Regarding hepatitis C:

  • Baby boomers (born 1945-1965) are six times more likely than others to be infected with hepatitis C.
  • One and a half million may be unaware of their infection.
  • 37 percent will die without treatment.
  • New treatments can provide viral cure for up to 90 percent of those treated.

Sidebar 3

Elements of effective chairside screening

  • Purpose is to delay onset, control severity or monitor.
  • Most effective for diseases with recognized modifiable risk factors.
  • Success also requires simple, cheap, effective screening tools.
  • Most useful for prevalent diseases with high morbidity and or mortality.

Sidebar 4: Fact, not fiction

Here’s how a success story might read: Dental staff screens patient. Results indicate patient is at risk of developing diabetes. Dentist talks to patient about lifestyle changes (e.g., change in diet) and refers him or her to physician. Patient makes the changes, avoids onset of disease.

Turns out the story isn’t fiction.
A review of published evidence found that comprehensive lifestyle changes can reduce the incidence of type 2 diabetes in high-risk patients, according to a study in the Annals of Internal Medicine. (Evidence was not strong enough to determine if patients already diagnosed with type 2 diabetes could benefit from such interventions.)

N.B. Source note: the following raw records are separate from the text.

`config.mk`:
```
export PLATFORM = sky130hd
export DESIGN_NAME = bank_xbar_rr
export DESIGN_NICKNAME = d
export VERILOG_FILES = /design/src/rtl/bank_xbar_pkg.sv /design/src/rtl/rr_arbiter.sv /design/src/rtl/bank_xbar_rr.sv
export SDC_FILE = /design/constraint.sdc
export NUM_CORES = 1
export LEC_CHECK = 0
export CORE_AREA = 2 2 153 155
export CTS_BUF_LIST = sky130_fd_sc_hd__clkbuf_8
export DETAILED_ROUTE_END_ITERATION = 16
export DIE_AREA = 0 0 155 157
export PLACE_DENSITY = 0.76
export SYNTH_ARGS = -nofsm -noshare
export SYNTH_HDL_FRONTEND = slang
export SYNTH_SLANG_ARGS = --single-unit
```
`constraint.sdc`:
```
create_clock -name clk -period 3.6 [get_ports clk]
set_input_delay 0.72 -clock clk [delete_from_list [all_inputs] [get_ports clk]]
set_output_delay 0.72 -clock clk [all_outputs]
set_load 0.1 [all_outputs]
```
`src/rtl/bank_xbar_pkg.sv`:
```
// bank_xbar_pkg: shared sizing defaults and helpers
// for the banked scratchpad read crossbar.
package bank_xbar_pkg;

  localparam int NPORT_DEF = 4;
  localparam int ADDRW_DEF = 16;
  localparam int WL_DEF    = 32;

  function automatic int clog2(input int n);
    int r;
    r = 0;
    while ((1 << r) < n) r++;
    return r;
  endfunction

  function automatic logic [31:0] bsel_of(
    input logic [31:0] a,
    input int          w
  );
    return a & ((32'd1 << w) - 32'd1);
  endfunction

  localparam int BSELW_DEF = clog2(NPORT_DEF);

endpackage

```
`src/rtl/rr_arbiter.sv`:
```
// rr_arbiter: one-hot round-robin grant, searching
// upward from ptr; ptr moves past the winner on accept.
module rr_arbiter
  import bank_xbar_pkg::*;
#(
  parameter  int N  = NPORT_DEF,
  localparam int PW = clog2(N)
) (
  input  logic         clk,
  input  logic         rst_n,
  input  logic         en,
  input  logic [N-1:0] req,
  output logic [N-1:0] gnt
);

  logic [PW-1:0] ptr;
  logic [PW-1:0] win;
  logic [PW-1:0] idx;
  logic          any;

  always_comb begin
    gnt = '0;
    any = 1'b0;
    win = '0;
    idx = '0;
    for (int i = 0; i < N; i++) begin
      idx = ptr + PW'(i);
      if (!any && req[idx]) begin
        any = 1'b1;
        win = idx;
      end
    end
    if (any) gnt[win] = 1'b1;
  end

  always_ff @(posedge clk or negedge rst_n) begin
    if (!rst_n) begin
      ptr <= '0;
    end else if (en && any) begin
      ptr <= win + PW'(1);
    end
  end

endmodule

```
`src/rtl/bank_xbar_rr.sv`:
```
// bank_xbar_rr: N-port to N-bank read crossbar with
// per-bank round-robin and per-port return pipelines.
module bank_xbar_rr
  import bank_xbar_pkg::*;
#(
  parameter  int NPORT  = NPORT_DEF,
  parameter  int ADDRW  = ADDRW_DEF,
  parameter  int WL     = WL_DEF,
  parameter  int RD_LAT = 1,
  localparam int BSELW  = clog2(NPORT),
  localparam int WAW    = ADDRW - BSELW
) (
  input  logic                   clk,
  input  logic                   rst_n,
  input  logic                   ena,
  input  logic [NPORT-1:0]       req,
  input  logic [NPORT*ADDRW-1:0] address,
  output logic [NPORT-1:0]       ready,
  output logic [NPORT*WL-1:0]    rdata,
  output logic [NPORT-1:0]       rvalid,
  output logic [NPORT-1:0]       bank_en,
  output logic [NPORT*WAW-1:0]   bank_addr,
  input  logic [NPORT*WL-1:0]    bank_q
);

  logic             act;
  logic [BSELW-1:0] bsel  [NPORT];
  logic [WAW-1:0]   waddr [NPORT];
  logic [NPORT-1:0] breq  [NPORT];
  logic [NPORT-1:0] gnt   [NPORT];

  // Grants are suppressed while frozen or held in reset
  assign act = ena & rst_n;

  for (genvar p = 0; p < NPORT; p++) begin : g_dec
    assign bsel[p] = BSELW'(bsel_of(
      32'(address[p*ADDRW +: ADDRW]), BSELW));
    assign waddr[p] = address[p*ADDRW+BSELW +: WAW];
  end

  always_comb begin
    for (int b = 0; b < NPORT; b++) begin
      breq[b] = '0;
      for (int p = 0; p < NPORT; p++) begin
        breq[b][p] = req[p] && (bsel[p] == BSELW'(b));
      end
    end
  end

  for (genvar b = 0; b < NPORT; b++) begin : g_arb
    rr_arbiter #(.N(NPORT)) u_arb (
      .clk   (clk),
      .rst_n (rst_n),
      .en    (act),
      .req   (breq[b]),
      .gnt   (gnt[b])
    );
  end

  always_comb begin
    ready     = '0;
    bank_en   = '0;
    bank_addr = '0;
    for (int b = 0; b < NPORT; b++) begin
      bank_en[b] = act && (|gnt[b]);
      for (int p = 0; p < NPORT; p++) begin
        if (act && gnt[b][p]) begin
          ready[p] = 1'b1;
          bank_addr[b*WAW +: WAW] = waddr[p];
        end
      end
    end
  end

  for (genvar p = 0; p < NPORT; p++) begin : g_ret
    logic [RD_LAT-1:0] vld;
    logic [BSELW-1:0]  bs [RD_LAT];

    always_ff @(posedge clk or negedge rst_n) begin
      if (!rst_n) begin
        vld <= '0;
        for (int i = 0; i < RD_LAT; i++) bs[i] <= '0;
      end else if (ena) begin
        vld[0] <= ready[p];
        bs[0]  <= bsel[p];
        for (int i = 1; i < RD_LAT; i++) begin
          vld[i] <= vld[i-1];
          bs[i]  <= bs[i-1];
        end
      end
    end

    assign rvalid[p] = vld[RD_LAT-1];
    assign rdata[p*WL +: WL] = vld[RD_LAT-1]
      ? bank_q[bs[RD_LAT-1]*WL +: WL] : '0;
  end

endmodule
```
* Yosys cells after proc, flatten, opt, wreduce, memory -nomap -nowiden
Index checks and enable logic that the tools add are counted.
** Cells by class
- Add/subtract/negate cells :: 16
- Multipliers :: 0
- Divide/modulo/power cells :: 0
- Magnitude comparators :: 24
- Equal/unequal tests :: 12
- Shifts and indexed selects :: 4
- Muxes and demuxes :: 112
- Bitwise operators :: 1
- Reductions and logical operators :: 76
** Operators by type and width (number)
- $shiftx A128 B8 Y32 :: 4
- $mux W14 :: 16
- $mux W32 :: 4
- $lt A2 B3 Y1 const B :: 20
- $logic_and A1 B1 Y1 :: 56
- $mux W1 :: 52
- $bmux W1 S2 :: 16
- $mux W2 :: 16
- $add A2 B1 Y2 const B :: 8
- $add A2 B2 Y2 const B :: 8
- $eq A2 B2 Y1 const B :: 8
- $mux W4 :: 4
- $reduce_or A4 Y1 :: 4
- $logic_not A1 Y1 :: 12
- $demux W1 S2 :: 4
- $eq A2 B1 Y1 const B :: 4
- $ge A2 B1 Y1 const B :: 4
- $logic_not A2 Y1 :: 4
- $and A1 B1 Y1 :: 1
** Storage, ports and cells
- Register bits after elaboration :: 20
- Bits in latches :: 0
- Bits in writable memories :: 0
- Memory bits (read-only) :: 0
- Input bits :: 199
- Output and inout bits :: 196
- Logic and storage cells :: 257
- Memories kept :: 0

* Depth between registers and ports, before layout
Gate-level depths: netlist of run 1.
- Depth in word-level cells :: 24
- Depth in mapped cells :: 12
- Gate-level depth less buffers :: 9

* Cells and area by module
Synthesis of run 1 repeated with hierarchy kept, for this count alone.
** Unflattened totals
- Cell total of the unflattened synthesis :: 779
- Area, all modules :: 7980.2 µm²
** Modules (own cells, without submodules)
- bank_xbar_rr :: times used 1, cells each 679, area an instance 6864.1 µm², seq. area each 300.3 µm²
- rr_arbiter :: times used 4, cells each 25, area an instance 279.0 µm², seq. area each 50.0 µm²

* Worst setup path after synthesis of run 1
Ideal clock, no wire load.
- Kind :: input to output
- Start point :: input address[1]
- End point :: output bank_addr[46]
- Arrival time :: 4.064 ns
- Data required time :: 2.880 ns
- Setup slack :: -1.184 ns
- Cell stages on the path :: 12
- Buffers on the path :: 3
- Path through :: buf_2 > nand4_1 > a21oi_1 > or2_2 > a21o_1 > ha_1 > buf_2 > nor2b_1 > buf_4 > a221oi_1 > a211o_1 > a21oi_1
** Between the ends
- Word-level cells in the longest chain between the ends :: 24
- Elaborated cells between the ends (all ways) :: 38
- Classes of those cells :: order compare (2); eq/ne (1); mux (23); reduce/logical (12)
** RTL lines
- start, declared :: RTL line bank_xbar_rr.sv:17 : input logic [NPORT*ADDRW-1:0] address,
- $eq A2 B2 Y1 (*) :: RTL line bank_xbar_rr.sv:45 : breq[b][p] = req[p] && (bsel[p] == BSELW'(b));
- $logic_and A1 B1 Y1 (*) :: RTL line bank_xbar_rr.sv:45
- $bmux W1 S2 :: RTL line rr_arbiter.sv:28 : if (!any && req[idx]) begin
- $mux W1 (not written as such) :: RTL line rr_arbiter.sv:28
- $mux W1 :: RTL line rr_arbiter.sv:28
- $logic_not A1 Y1 :: RTL line rr_arbiter.sv:28
- $logic_and A1 B1 Y1 :: RTL line rr_arbiter.sv:28
- $mux W1 :: RTL line rr_arbiter.sv:28
- (+6 left out)
- $lt A2 B3 Y1 (not written as such) or $ge A2 B1 Y1 (tied branches) :: RTL line rr_arbiter.sv:33 : if (any) gnt[win] = 1'b1;
- $logic_and A1 B1 Y1 (not written as such) :: RTL line rr_arbiter.sv:33
- $mux W1 (not written as such) :: RTL line rr_arbiter.sv:33
- $demux W1 S2
- $mux W4 (*) :: RTL line rr_arbiter.sv:33
- $logic_and A1 B1 Y1 :: RTL line bank_xbar_rr.sv:67 : if (act && gnt[b][p]) begin
- $mux W14 (3 in series) :: RTL line bank_xbar_rr.sv:67
- $mux W14 (*) :: RTL line bank_xbar_rr.sv:67
- end, declared :: RTL line bank_xbar_rr.sv:22 : output logic [NPORT*WAW-1:0] bank_addr,
Mark *: on every way between the ends. The rest lies on a longest branch, timed or not. The select of a mux whose other input is x is not followed.

* Final worst setup path of run 1
- Start point :: input address[0]
- End point :: output bank_addr[12]
** Between the ends
- Word-level cells in the longest chain between the ends :: 24
- Elaborated cells between the ends (all ways) :: 38
- Classes of those cells :: order compare (2); mux (23); reduce/logical (13)
** RTL lines (RTL line)
- $logic_not A2 Y1 (*) :: bank_xbar_rr.sv:45
- $logic_and A1 B1 Y1 (*) :: bank_xbar_rr.sv:45
- $bmux W1 S2 :: rr_arbiter.sv:28
- $mux W1 (not written as such) :: rr_arbiter.sv:28
- $mux W1 :: rr_arbiter.sv:28
- $logic_not A1 Y1 :: rr_arbiter.sv:28
- $logic_and A1 B1 Y1 :: rr_arbiter.sv:28
- $mux W1 :: rr_arbiter.sv:28
- (+6 left out)
- $lt A2 B3 Y1 (not written as such) or $ge A2 B1 Y1 (tied branches) :: rr_arbiter.sv:33
- $logic_and A1 B1 Y1 (not written as such) :: rr_arbiter.sv:33
- $mux W1 (not written as such) :: rr_arbiter.sv:33
- $demux W1 S2
- $mux W4 (*) :: rr_arbiter.sv:33
- $logic_and A1 B1 Y1 :: bank_xbar_rr.sv:67
- $mux W14 (3 in series) :: bank_xbar_rr.sv:67
- $mux W14 (*) :: bank_xbar_rr.sv:67
Marks and branches as above.

==> impl_metrics.env, run 1 <==
export IMPL_syn_area_um2=7460
export IMPL_end_kind="output pin"
export IMPL_drt_iter0_drc=495
export IMPL_peakVddDrop_mv=0.1849
export IMPL_clk_path_buf_depth=2
export IMPL_hold_viol_final=0
export IMPL_grt_max_degree=34
export IMPL_drv_slew=0
export IMPL_crit_required_ps=2880
export IMPL_rsz0062_at_grt="yes"
export IMPL_ant_nets=0
export IMPL_path_clk_slew_ps=80
export IMPL_htreeDepth=1
export IMPL_syn_nets=1003
export IMPL_violations="setup timing"
export IMPL_synth_edf_count=0
export IMPL_finClkSkew_ps=7.266
export IMPL_dieArea_um2=24340
export IMPL_ys_flop_type="dfrtp_1"
export IMPL_postPlaceCellArea_um2=14890
export IMPL_fin_ws_ps=-197.2
export IMPL_yosysSeqAreaShare_pct=6.709
export IMPL_dr_pass1_iters=5
export IMPL_tightestPinTransition_ps=657.3
export IMPL_fp_dieW_um=155
export IMPL_clk_insertion_delay_late_ps=270
export IMPL_maxCapViolCount=0
export IMPL_synthArstFlopShare_pct=100.0
export IMPL_period_share_pct=105.5
export IMPL_p_int_mw=2.312
export IMPL_slew_headroom_pct=56.18
export IMPL_seqPwrFrac_pct=7.0
export IMPL_critical_path_class="input pin to output pin"
export IMPL_synth_top_area_share_pct=38.64
export IMPL_p_sw_share_pct=54.68
export IMPL_hpwl_mm=28.89
export IMPL_outcome="finished with violations"
export IMPL_final_cell_area_um2=15980
export IMPL_synth_area_leaders="mux4_2 39%, and2_1 11%, dfrtp_1 6.7%, a211o_1 6.6%, a221oi_1 5.0%"
export IMPL_wl_per_cell_um=26.69
export IMPL_dp_cells=1459
export IMPL_syn_avg_cell_area_um2=9.467
export IMPL_io_buffers=394
export IMPL_start_util_pct=33.15
export IMPL_cts_tree="built"
export IMPL_grt_overflow_total=0
export IMPL_via_count=9424
export IMPL_dr_wl_met3_mm=4.238
export IMPL_arrival_ps=3080
export IMPL_postSynthCellCount=788
export IMPL_synth_common_cells="130 x and2_1, 128 x mux4_2, 71 x nand2_1, 56 x a211o_1, 55 x clkbuf_1"
export IMPL_grt_pass1_vias=9557
export IMPL_rows=55
export IMPL_min_period_ps=3797
export IMPL_power_density_nw_per_um2=319.3
export IMPL_grt_use_total_pct=30.77
export IMPL_route_detailed_drc=0
export IMPL_cts_buffers=3
export IMPL_io_pins=395
export IMPL_wirelength_mm=40.40
export IMPL_synth_seq_cells=20
export IMPL_ys_types=51
export IMPL_cellLeakagePower_nw=6.019
export IMPL_n_fill_cell=1458
export IMPL_p_sw_mw=2.790
export IMPL_pwr_share_clk_pct=3.7
export IMPL_yosys_warnings=0
export IMPL_drive_above_1_share_pct=52.04
export IMPL_power_mw=5.102
export IMPL_yosysTopAreaCell="mux4_2"
export IMPL_share_comb_of_total_power_pct=89.3
export IMPL_path_max_fanout=7
export IMPL_fin_cells=1514
export IMPL_met1Wirelength_mm=13.54
export IMPL_clock_sinks=20
export IMPL_dr_max_layer_used="met5"
export IMPL_hold_class="flip-flop to flip-flop"
export IMPL_fin_nets=1444
export IMPL_core_um2=22500
export IMPL_synth_most_common_cell="and2_1"
export IMPL_setup_viol=50
export IMPL_start_kind="input pin"
export IMPL_antenna_found_initial=1
export IMPL_chipHeight_um=157
export IMPL_place_congestion=0.9033
export IMPL_route_met2_wl_mm=20.06
export IMPL_vias_per_cell=6.225
export IMPL_root_buffer="clkbuf_8"
export IMPL_areaGrowthSynthToFinish_pct=114.2
export IMPL_fmax_mhz=263.4
export IMPL_grt_pass1_wl_mm=57.90
-- path summary, 6_finish.rpt --
check	start	to	slack, ps	depth (start not counted)
worst max-delay path	address[0]	bank_addr[12]	-200	13
worst min-delay path	g_ret[2].vld$_DFFE_PN0P_	g_ret[2].vld$_DFFE_PN0P_	520	2
worst max register to register	g_arb[3].u_arb.ptr[1]$_DFFE_PN0P_	g_ret[3].vld$_DFFE_PN0P_	1190	11
worst min register to register	g_ret[2].vld$_DFFE_PN0P_	g_ret[2].vld$_DFFE_PN0P_	520	2
max in group asynchronous	rst_n	g_ret[1].bs[0]$_DFFE_PN0P_	2520	2
min in group asynchronous	rst_n	g_arb[2].u_arb.ptr[0]$_DFFE_PN0P_	820	2
-- flip-flops by register name, indices dropped and copies added (netlist names) --
| name | count |
|---|---|
| g_arb.u_arb.ptr | 8 |
| g_ret.bs | 8 |
| g_ret.vld | 4 |
-- power by group through the flow --
stage	clock, mW	sequential [mW]	combinational, mW
after floorplan	0	0.304	2.71
after global placement	0	0.352	4.14
after detailed placement	0	0.357	4.19
after CTS	0.179	0.355	4.37
after global routing	0.194	0.369	4.70
final	0.186	0.359	4.56
-- through the flow --
stage	hold WS, ps	TNS, ps	util, %	setup WS [ps]
after floorplan	424.4	-2194	-	-125.3
after global placement	485.6	-28640	66.16	-630.2
final	518.4	-4562	71.01	-197.2
after CTS	517.2	-1807	68.81	-121.4
after global routing	568.1	-8522	71.00	-260.3
after detailed placement	496.0	-30360	66.16	-666.2
-- area by class of cell --
cell class / count / area [um^2] / share of cell area (%)
tap: 285 / 356.6 / 2.231
inverter: 25 / 100.1 / 0.6264
clock buffer: 4 / 55.05 / 0.3445
timing repair buffer: 530 / 7397 / 46.29
sequential: 20 / 505.5 / 3.163
multi-input combinational: 649 / 7564 / 47.33
antenna: 1 / 2.502 / 0.01566
-- critical path, stage by stage --
cell	delay [ps]
buf_8	110
buf_4	130
nor4bb_4	330
o21a_1	160
o21a_1	210
a21o_1	200
ha_4	230
buf_12	120
clkbuf_16	140
a221oi_1	80
a211o_1	280
a21oi_4	160
buf_12	190
-- what timing repair did --
| action | 4_1_cts | 5_1_grt |
|---|---|---|
| endpoints found under the hold margin | 0 | 0 |
| cloned | 4 | 3 |
| endpoints found under the setup margin | 60 | 57 |
| setup buffers | 27 | 18 |
| pin swaps | 42 | 67 |
| resized for setup | 103 | 67 |
| hold buffers | 0 | 0 |
-- metal layers --
metal	track usage, %	up-vias
met3	8.700	143
met2	54.18	622
met1	34.20	4644
met4	15.17	2
met5	0	-
li1	-	4013
-- cells by family (layout without fill, tap and decap cells) --
| family | count (synthesis) | after routing | share of synthesized area [%] |
|---|---|---|---|
| and+or+nand+nor | 280 | 280 | 22.02 |
| AOI/OAI and AO/OA | 217 | 217 | 21.87 |
| muxes | 136 | 136 | 39.85 |
| buffers and inverters | 119 | 559 | 6.860 |
| DFF | 20 | 20 | 6.709 |
| adders and majority gates | 16 | 16 | 2.684 |
| other | 0 | 1 | 0 |
-- placed cells by master (no fill, tap or decap), drive strengths merged, types with 5 or more instances in the layout --
| cell type | instances |
|---|---|
| mux2 | 8 |
| a22oi | 8 |
| a211o | 56 |
| dfrtp | 20 |
| nor2b | 17 |
| a221oi | 43 |
| o21a | 5 |
| a211oi | 16 |
| nand2 | 71 |
| nand3 | 9 |
| a21o | 6 |
| clkbuf | 7 |
| inv | 24 |
| nand2b | 5 |
| and2 | 130 |
| nand3b | 8 |
| and3b | 14 |
| clkdlybuf4s50 | 186 |
| buf | 338 |
| ha | 16 |
| o21ai | 12 |
| a21oi | 63 |
| mux4 | 128 |
Note: power is estimated with default switching activity, not from simulation.
==> inputs of run 2 (changes only) <==
==> constraint.sdc (replaced) <==
create_clock -name clk -period 3.6 [get_ports clk]
set_input_delay 0.36 -clock clk [delete_from_list [all_inputs] [get_ports clk]]
set_output_delay 0.36 -clock clk [all_outputs]
set_load 0.1 [all_outputs]
==> run 2 against run 1 <==
The flow now finishes without violations. Global-route usage shrank 3.0 points. Clock skew shrank 6.1 ps. Clock power grew 27%. Maximum frequency grew 9.7%. Critical path depth shrank 1. Clock-buffer cell count shrank 1. Wire length shrank 13%.
==> impl_metrics.env, run 2 (synthesized netlist as in run 1, its figures left out) <==
export IMPL_outcome="finished, final reports clean"
export IMPL_drive_above_1_share_pct=40.44
export IMPL_chipHeight_um=157
export IMPL_grt_overflow_total=0
export IMPL_route_detailed_drc=0
export IMPL_fp_dieW_um=155
export IMPL_rows=55
export IMPL_critical_path_class="input pin to output pin"
export IMPL_antenna_found_initial=4
export IMPL_fin_cells=1428
export IMPL_peakVddDrop_mv=0.1608
export IMPL_ant_nets=0
export IMPL_r2r_start="g_arb[0].u_arb.ptr[1]$_DFFE_PN0P_"
export IMPL_power_mw=4.191
export IMPL_clk_path_buf_depth=2
export IMPL_setup_viol=0
export IMPL_multi_input_area_um2=6648
export IMPL_finClkSkew_ps=1.176
export IMPL_period_share_pct=96.11
export IMPL_grt_pass1_vias=8698
export IMPL_path_max_fanout=29
export IMPL_fmax_mhz=289.0
export IMPL_vias_per_cell=6.129
export IMPL_min_period_ps=3460
export IMPL_fin_nets=1356
export IMPL_htreeDepth=1
export IMPL_hold_buffers=0
export IMPL_dr_pass1_iters=7
export IMPL_place_congestion=0.9692
export IMPL_areaGrowthSynthToFinish_pct=67.46
export IMPL_grt_use_total_pct=27.74
export IMPL_cellLeakagePower_nw=4.936
export IMPL_via_count=8752
export IMPL_final_util_pct=55.51
export IMPL_grt_max_degree=35
export IMPL_rsz0062_at_grt="no"
export IMPL_hold_viol_final=0
export IMPL_core_um2=22500
export IMPL_power_density_nw_per_um2=335.5
export IMPL_clock_sinks=20
export IMPL_maxCapViolCount=0
export IMPL_start_kind="input pin"
export IMPL_hpwl_mm=26.95
export IMPL_end_kind="output pin"
export IMPL_io_buffers=394
export IMPL_top_regs="g_arb.u_arb.ptr x8, g_ret.bs x8, g_ret.vld x4"
export IMPL_crit_start="req[2]"
export IMPL_n_fill_cell=1955
export IMPL_clk_insertion_delay_late_ps=270
export IMPL_grt_pass1_wl_mm=52.22
export IMPL_mostFrequentLayoutCells="192 x clkdlybuf4s50_1, 165 x buf_4, 130 x and2_1, 128 x mux4_2, 78 x buf_12"
export IMPL_drt_iter0_drc=816
export IMPL_start_util_pct=33.15
export IMPL_tightestPinTransition_ps=803.5
export IMPL_slew_headroom_pct=46.43
export IMPL_finalSetupTns_ps=0
export IMPL_hold_class="input pin to asynchronous set/reset pin"
export IMPL_wl_per_cell_um=24.68
export IMPL_cts_tree="built"
export IMPL_cts_buffers=3
export IMPL_regArea_um2=505.5
export IMPL_io_pins=395
export IMPL_dieArea_um2=24340
export IMPL_crit_required_ps=3240
export IMPL_arrival_ps=3100
export IMPL_wirelength_mm=35.25
export IMPL_drv_slew=0
export IMPL_dp_cells=1418
export IMPL_final_common_cell="clkdlybuf4s50_1"
export IMPL_root_buffer="clkbuf_8"
export IMPL_path_clk_slew_ps=80
-- run 2: cell count changes in the layout (fill, tap and decap cells not counted), moves of 9 or more --
cell / before / now
a21oi_4: 56 / 0
nor2b_1: 6 / 15
ha_1: 5 / 16
a221oi_2: 32 / 0
buf_12: 220 / 78
a221oi_1: 10 / 43
buf_6: 13 / 1
a21oi_2: 2 / 56
buf_4: 98 / 165
-- run 2: path summary, 6_finish.rpt --
| check | end | slack (ps) | cells past startpoint |
|---|---|---|---|
| worst min register to register | g_ret[3].vld$_DFFE_PN0P_ | 510 | 2 |
| worst max-delay path | bank_addr[13] | 140 | 12 |
| worst max register to register | g_ret[0].vld$_DFFE_PN0P_ | 1470 | 8 |
| max in group asynchronous | g_ret[3].bs[0]$_DFFE_PN0P_ | 2860 | 2 |
| min in group clk | g_ret[2].bs[0]$_DFFE_PN0P_ | 500 | 2 |
| worst min-delay path | g_ret[3].vld$_DFFE_PN0P_ | 490 | 2 |
-- run 2: metal layers --
layer  GRT usage [%]  wire (um)
met4           11.07       1572
met3           8.150       3907
met1           32.75      12320
met5               0         33
met2           47.53      17420
-- run 2: area by class of cell --
type | instances | share of cell area, %
Timing Repair Buffer | 442 | 38.49
Inverter | 25 | 0.7612
Tap cell | 285 | 2.855
Sequential cell | 20 | 4.046
Clock inverter | 1 | 0.2404
Multi-Input combinational cell | 649 | 53.22
Clock buffer | 3 | 0.3305
Antenna cell | 3 | 0.06010
-- run 2: critical path: stages --
cell and delay [ps]:
clkdlybuf4s50_1 510, or3b_4 410, or3_1 370, nand3_2 100, inv_1 60, ha_1 210
buf_12 170, nor2b_1 120, a221oi_1 80, a211o_1 290, a21oi_2 200, buf_12 200
-- run 2: where the power goes --
group	switching [mW]	internal [mW]	leakage (nW)
Sequential	0.109	0.267	0.241
Combinational	2.26	1.32	4.66
Clock	0.0888	0.149	0.0357
Total	2.46	1.73	4.94
-- run 2: timing repair --
item	4_1_cts	5_1_grt
gates resized for setup	1	12
setup endpoints to repair	14	55
gates cloned	0	0
setup buffers	0	3
hold endpoints to repair	0	0
pin swaps	0	1
-- run 2: metrics by stage --
step | area [um^2] | hold WS (ps) | setup slack, ps
floorplan | 7632 | 64.41 | 146.5
global placement | 12340 | 490.6 | 25.00
global route | 12490 | 491.1 | 27.90
CTS | 12420 | 475.8 | 34.72
finish | 12490 | 491.1 | 140.1
detailed placement | 12340 | 490.8 | -44.63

Researchers reviewed available research to assess the effects of comprehensive lifestyle interventions in the prevention of diabetes in adults who have been identified as high-risk (having metabolic syndrome or prediabetes) and the prevention of diabetic complications in adults diagnosed with type 2 diabetes. All lifestyle interventions studied for both groups included a diet and exercise component and were supported by individual, group, and/or telephone counseling. Other lifestyle interventions included a smoking cessation course, regular blood glucose and blood pressure monitoring, and stress management.